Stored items
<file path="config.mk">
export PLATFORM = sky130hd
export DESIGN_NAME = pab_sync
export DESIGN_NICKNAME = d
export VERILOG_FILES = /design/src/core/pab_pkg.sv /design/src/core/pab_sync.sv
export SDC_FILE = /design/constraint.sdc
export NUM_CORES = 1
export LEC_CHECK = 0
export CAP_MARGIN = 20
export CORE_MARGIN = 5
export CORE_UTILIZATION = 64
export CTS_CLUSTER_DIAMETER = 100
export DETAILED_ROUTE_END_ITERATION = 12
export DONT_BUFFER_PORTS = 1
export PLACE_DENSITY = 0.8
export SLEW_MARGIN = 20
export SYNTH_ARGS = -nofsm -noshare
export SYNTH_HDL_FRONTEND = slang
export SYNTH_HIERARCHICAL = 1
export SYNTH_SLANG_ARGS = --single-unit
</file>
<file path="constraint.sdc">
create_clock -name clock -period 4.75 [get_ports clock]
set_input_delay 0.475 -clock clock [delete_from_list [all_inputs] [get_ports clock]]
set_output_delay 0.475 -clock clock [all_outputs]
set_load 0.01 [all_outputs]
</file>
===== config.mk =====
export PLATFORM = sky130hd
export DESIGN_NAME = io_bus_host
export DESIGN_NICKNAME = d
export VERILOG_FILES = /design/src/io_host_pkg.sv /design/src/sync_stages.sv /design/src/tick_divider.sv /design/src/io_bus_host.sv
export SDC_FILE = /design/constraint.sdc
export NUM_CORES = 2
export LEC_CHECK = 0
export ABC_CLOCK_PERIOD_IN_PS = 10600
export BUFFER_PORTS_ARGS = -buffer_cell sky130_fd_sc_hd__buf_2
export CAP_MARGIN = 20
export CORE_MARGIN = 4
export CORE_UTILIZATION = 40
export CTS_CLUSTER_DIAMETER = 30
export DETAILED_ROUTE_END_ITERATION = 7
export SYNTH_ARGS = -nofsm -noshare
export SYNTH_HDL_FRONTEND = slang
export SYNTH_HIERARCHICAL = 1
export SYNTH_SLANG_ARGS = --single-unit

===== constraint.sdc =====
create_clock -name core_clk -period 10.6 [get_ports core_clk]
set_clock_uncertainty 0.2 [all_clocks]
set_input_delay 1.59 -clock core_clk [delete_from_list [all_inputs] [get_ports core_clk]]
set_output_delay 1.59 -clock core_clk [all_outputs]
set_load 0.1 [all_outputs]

---

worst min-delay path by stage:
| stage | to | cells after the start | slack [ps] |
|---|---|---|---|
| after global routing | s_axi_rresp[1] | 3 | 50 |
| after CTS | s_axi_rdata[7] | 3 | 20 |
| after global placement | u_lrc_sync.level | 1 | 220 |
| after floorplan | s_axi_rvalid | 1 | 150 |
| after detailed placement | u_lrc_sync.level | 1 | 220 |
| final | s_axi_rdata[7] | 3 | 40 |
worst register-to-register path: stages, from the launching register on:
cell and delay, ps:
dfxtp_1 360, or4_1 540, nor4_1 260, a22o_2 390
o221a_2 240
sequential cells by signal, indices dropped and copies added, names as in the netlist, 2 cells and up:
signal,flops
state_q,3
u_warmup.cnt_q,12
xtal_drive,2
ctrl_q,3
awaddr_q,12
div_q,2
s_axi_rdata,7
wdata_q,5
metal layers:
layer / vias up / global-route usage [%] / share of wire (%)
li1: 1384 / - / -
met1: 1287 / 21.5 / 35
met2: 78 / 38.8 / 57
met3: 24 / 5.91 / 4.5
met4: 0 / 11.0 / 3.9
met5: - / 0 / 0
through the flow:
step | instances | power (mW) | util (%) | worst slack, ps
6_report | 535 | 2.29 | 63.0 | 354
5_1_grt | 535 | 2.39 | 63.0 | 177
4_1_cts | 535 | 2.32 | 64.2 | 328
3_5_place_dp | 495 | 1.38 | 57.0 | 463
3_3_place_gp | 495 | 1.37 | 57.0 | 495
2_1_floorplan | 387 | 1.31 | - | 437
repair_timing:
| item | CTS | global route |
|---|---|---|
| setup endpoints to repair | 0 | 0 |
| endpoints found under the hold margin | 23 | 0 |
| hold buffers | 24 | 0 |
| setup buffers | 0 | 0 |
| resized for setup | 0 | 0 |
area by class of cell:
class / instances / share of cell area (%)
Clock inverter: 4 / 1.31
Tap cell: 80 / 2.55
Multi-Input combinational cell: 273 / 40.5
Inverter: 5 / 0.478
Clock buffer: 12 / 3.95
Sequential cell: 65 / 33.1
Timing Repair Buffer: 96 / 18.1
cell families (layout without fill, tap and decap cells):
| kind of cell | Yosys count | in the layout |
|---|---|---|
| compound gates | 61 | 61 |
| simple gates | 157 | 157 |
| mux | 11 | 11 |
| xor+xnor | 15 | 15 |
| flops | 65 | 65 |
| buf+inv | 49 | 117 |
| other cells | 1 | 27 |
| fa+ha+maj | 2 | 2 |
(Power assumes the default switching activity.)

* * *

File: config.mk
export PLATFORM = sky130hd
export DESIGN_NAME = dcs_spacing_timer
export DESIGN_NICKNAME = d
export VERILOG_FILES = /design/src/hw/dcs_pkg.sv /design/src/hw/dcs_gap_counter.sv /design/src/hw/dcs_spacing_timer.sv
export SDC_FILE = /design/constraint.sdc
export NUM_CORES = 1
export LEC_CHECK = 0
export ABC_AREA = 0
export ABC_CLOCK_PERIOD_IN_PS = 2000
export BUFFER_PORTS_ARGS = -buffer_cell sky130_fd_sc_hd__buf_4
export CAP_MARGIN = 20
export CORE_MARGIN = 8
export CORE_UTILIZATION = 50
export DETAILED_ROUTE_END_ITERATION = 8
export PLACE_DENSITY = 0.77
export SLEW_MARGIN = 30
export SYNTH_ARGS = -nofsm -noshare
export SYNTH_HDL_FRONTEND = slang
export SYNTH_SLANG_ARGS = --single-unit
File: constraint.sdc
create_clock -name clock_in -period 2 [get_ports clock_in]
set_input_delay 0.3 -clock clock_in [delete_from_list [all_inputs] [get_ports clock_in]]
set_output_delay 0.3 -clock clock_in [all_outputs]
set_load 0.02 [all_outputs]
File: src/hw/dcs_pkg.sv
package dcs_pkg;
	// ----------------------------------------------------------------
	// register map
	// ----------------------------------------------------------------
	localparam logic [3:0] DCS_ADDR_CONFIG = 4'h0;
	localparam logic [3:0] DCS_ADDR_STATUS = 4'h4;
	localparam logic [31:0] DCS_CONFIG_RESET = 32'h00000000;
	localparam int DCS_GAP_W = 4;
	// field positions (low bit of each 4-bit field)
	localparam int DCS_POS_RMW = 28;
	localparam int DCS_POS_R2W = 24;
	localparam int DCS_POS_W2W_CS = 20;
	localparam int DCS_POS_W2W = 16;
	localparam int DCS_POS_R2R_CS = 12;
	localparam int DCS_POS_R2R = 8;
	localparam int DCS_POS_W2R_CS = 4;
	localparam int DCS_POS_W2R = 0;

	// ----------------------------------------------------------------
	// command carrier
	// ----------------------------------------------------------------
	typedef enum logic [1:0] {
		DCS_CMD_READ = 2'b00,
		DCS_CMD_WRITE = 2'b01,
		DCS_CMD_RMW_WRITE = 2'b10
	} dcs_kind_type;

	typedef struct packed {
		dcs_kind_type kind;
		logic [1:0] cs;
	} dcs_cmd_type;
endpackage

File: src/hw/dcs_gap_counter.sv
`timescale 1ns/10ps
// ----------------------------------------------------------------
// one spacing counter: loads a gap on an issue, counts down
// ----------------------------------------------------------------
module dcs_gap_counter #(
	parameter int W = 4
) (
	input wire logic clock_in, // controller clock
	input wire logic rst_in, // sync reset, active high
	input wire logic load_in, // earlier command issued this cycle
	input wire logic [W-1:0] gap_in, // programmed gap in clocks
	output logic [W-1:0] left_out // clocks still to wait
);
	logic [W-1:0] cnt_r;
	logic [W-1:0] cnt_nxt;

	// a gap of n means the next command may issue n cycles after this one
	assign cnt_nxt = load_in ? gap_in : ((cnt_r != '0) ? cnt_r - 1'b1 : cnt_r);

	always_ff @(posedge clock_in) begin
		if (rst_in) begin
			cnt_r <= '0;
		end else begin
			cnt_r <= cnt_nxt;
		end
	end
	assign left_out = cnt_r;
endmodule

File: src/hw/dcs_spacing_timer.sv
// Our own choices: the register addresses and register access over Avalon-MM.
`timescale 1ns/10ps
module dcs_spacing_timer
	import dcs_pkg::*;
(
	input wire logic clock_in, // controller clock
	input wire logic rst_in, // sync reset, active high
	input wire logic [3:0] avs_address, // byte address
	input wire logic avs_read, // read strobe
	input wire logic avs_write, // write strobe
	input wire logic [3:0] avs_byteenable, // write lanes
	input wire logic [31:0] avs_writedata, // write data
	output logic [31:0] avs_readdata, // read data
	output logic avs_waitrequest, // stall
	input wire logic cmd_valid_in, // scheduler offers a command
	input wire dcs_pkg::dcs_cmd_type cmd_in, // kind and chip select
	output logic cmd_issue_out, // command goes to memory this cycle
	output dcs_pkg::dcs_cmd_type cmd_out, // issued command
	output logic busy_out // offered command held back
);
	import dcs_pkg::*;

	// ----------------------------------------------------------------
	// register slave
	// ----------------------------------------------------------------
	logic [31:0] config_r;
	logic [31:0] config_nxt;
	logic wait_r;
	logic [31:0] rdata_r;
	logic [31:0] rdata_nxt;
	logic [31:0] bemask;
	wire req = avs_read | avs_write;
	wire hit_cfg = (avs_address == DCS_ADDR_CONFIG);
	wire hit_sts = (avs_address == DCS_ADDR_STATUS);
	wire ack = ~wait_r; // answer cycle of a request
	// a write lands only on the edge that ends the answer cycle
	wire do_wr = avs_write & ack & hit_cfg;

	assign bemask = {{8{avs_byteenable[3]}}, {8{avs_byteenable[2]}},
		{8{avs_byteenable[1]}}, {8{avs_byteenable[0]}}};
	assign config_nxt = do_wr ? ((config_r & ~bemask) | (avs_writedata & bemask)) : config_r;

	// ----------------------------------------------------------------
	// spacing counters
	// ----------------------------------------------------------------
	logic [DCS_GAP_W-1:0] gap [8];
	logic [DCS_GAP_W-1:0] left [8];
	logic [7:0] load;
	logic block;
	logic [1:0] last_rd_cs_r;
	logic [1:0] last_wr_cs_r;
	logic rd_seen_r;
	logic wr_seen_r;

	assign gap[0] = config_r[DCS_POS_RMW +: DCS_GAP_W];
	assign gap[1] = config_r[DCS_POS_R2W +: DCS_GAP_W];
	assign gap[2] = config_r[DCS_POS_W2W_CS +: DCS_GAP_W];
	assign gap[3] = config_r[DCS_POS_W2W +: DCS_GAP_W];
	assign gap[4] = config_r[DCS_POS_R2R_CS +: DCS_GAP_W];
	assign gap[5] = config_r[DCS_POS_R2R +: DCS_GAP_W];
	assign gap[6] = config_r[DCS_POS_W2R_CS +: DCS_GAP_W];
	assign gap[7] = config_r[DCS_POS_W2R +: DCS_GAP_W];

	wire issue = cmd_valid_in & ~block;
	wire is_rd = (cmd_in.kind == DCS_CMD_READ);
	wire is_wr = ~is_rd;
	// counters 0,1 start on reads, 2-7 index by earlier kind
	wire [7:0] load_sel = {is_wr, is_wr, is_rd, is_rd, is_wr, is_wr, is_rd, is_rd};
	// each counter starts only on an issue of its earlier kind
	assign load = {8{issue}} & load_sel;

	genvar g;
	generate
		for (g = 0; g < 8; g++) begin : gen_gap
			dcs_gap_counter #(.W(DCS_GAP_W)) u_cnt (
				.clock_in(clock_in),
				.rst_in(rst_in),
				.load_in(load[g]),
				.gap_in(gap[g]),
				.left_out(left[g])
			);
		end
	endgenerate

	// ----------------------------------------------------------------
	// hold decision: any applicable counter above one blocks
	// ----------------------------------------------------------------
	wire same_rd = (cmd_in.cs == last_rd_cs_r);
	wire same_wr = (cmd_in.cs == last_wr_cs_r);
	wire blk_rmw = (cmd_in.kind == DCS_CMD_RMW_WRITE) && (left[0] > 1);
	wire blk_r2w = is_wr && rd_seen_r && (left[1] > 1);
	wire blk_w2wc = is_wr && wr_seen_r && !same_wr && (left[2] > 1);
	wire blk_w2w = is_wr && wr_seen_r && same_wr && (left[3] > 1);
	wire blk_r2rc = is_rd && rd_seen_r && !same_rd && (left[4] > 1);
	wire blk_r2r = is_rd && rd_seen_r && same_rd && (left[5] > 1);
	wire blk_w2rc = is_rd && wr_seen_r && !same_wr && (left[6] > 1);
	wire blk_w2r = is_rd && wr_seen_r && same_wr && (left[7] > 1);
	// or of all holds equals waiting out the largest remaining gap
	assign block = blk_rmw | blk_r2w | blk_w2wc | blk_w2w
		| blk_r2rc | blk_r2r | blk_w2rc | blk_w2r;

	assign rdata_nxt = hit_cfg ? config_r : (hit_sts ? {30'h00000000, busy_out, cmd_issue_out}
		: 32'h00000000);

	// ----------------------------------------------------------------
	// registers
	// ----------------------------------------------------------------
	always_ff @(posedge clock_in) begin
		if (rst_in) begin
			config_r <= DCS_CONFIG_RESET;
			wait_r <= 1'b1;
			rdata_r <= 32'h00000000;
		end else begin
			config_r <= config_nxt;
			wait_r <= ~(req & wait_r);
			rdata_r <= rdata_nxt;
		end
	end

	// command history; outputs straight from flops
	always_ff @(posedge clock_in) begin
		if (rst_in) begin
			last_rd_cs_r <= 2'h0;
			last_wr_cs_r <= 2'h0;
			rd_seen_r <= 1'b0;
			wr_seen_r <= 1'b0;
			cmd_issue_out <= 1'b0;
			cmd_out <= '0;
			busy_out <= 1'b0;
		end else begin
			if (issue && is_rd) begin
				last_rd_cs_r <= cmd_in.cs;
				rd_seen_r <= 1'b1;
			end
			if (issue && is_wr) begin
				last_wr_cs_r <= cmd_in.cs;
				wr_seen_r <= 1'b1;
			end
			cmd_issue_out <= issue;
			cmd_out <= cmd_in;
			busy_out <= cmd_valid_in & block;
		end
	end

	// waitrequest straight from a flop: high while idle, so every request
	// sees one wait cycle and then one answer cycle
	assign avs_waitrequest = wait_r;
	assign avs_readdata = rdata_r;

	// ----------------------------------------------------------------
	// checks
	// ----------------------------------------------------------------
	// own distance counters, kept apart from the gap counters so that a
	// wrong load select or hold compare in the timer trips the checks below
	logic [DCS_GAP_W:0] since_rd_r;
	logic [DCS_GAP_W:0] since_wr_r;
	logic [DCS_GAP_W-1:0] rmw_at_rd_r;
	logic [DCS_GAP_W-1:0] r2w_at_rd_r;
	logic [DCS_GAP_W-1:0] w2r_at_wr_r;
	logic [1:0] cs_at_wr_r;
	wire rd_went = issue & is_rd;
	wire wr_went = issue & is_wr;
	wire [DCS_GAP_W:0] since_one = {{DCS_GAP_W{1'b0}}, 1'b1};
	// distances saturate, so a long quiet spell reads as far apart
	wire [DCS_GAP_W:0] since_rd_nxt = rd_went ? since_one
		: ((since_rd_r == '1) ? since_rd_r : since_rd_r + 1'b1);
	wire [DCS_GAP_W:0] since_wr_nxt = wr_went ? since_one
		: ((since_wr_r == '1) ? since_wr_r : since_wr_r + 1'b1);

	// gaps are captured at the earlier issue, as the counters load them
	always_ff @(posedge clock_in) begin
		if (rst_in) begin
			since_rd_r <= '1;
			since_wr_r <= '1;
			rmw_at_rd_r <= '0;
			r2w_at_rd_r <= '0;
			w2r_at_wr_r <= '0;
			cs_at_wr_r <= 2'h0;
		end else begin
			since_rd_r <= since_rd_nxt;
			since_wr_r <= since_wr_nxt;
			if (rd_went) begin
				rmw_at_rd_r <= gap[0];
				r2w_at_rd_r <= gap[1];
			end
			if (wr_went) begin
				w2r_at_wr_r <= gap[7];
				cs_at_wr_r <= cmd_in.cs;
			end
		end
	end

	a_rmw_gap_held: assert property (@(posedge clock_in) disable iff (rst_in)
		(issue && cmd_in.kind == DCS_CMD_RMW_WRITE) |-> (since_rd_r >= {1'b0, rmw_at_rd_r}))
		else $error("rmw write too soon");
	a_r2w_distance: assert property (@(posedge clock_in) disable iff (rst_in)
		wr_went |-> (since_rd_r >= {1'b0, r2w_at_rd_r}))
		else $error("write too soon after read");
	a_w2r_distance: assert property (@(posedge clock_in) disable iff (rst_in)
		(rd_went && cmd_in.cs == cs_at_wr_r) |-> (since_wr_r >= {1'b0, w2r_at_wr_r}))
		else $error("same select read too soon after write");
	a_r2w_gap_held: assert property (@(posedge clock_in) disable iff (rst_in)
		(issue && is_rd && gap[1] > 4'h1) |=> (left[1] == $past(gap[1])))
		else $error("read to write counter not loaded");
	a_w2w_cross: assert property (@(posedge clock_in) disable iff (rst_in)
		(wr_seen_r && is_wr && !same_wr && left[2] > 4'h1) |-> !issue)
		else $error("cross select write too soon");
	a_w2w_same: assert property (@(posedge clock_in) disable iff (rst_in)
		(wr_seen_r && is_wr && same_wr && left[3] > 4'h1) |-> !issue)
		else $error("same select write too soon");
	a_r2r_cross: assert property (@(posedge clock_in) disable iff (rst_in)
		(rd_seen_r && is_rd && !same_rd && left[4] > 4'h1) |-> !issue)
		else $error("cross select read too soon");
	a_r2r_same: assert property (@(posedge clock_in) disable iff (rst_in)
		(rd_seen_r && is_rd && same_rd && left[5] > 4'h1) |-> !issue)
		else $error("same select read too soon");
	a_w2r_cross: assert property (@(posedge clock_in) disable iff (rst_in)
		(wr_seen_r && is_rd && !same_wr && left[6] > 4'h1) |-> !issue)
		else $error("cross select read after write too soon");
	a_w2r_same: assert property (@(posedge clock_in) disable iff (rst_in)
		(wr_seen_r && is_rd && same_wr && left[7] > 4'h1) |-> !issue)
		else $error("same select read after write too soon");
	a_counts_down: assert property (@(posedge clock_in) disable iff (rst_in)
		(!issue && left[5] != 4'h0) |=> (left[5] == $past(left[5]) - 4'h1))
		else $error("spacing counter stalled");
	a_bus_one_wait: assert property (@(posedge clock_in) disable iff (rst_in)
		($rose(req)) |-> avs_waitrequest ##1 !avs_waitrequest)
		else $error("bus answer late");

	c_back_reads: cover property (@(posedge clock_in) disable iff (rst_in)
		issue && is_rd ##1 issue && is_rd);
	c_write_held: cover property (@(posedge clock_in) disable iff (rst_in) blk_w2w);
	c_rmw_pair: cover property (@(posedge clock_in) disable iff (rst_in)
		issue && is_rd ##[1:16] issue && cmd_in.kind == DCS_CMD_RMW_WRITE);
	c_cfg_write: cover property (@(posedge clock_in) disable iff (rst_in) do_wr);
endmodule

**Your objective**
Using the data above, reproduce exactly the lines between those holding "worst min-delay path" and "after global placement", inclusive, and no others.

**Response**
worst min-delay path by stage:
| stage | to | cells after the start | slack [ps] |
|---|---|---|---|
| after global routing | s_axi_rresp[1] | 3 | 50 |
| after CTS | s_axi_rdata[7] | 3 | 20 |
| after global placement | u_lrc_sync.level | 1 | 220 |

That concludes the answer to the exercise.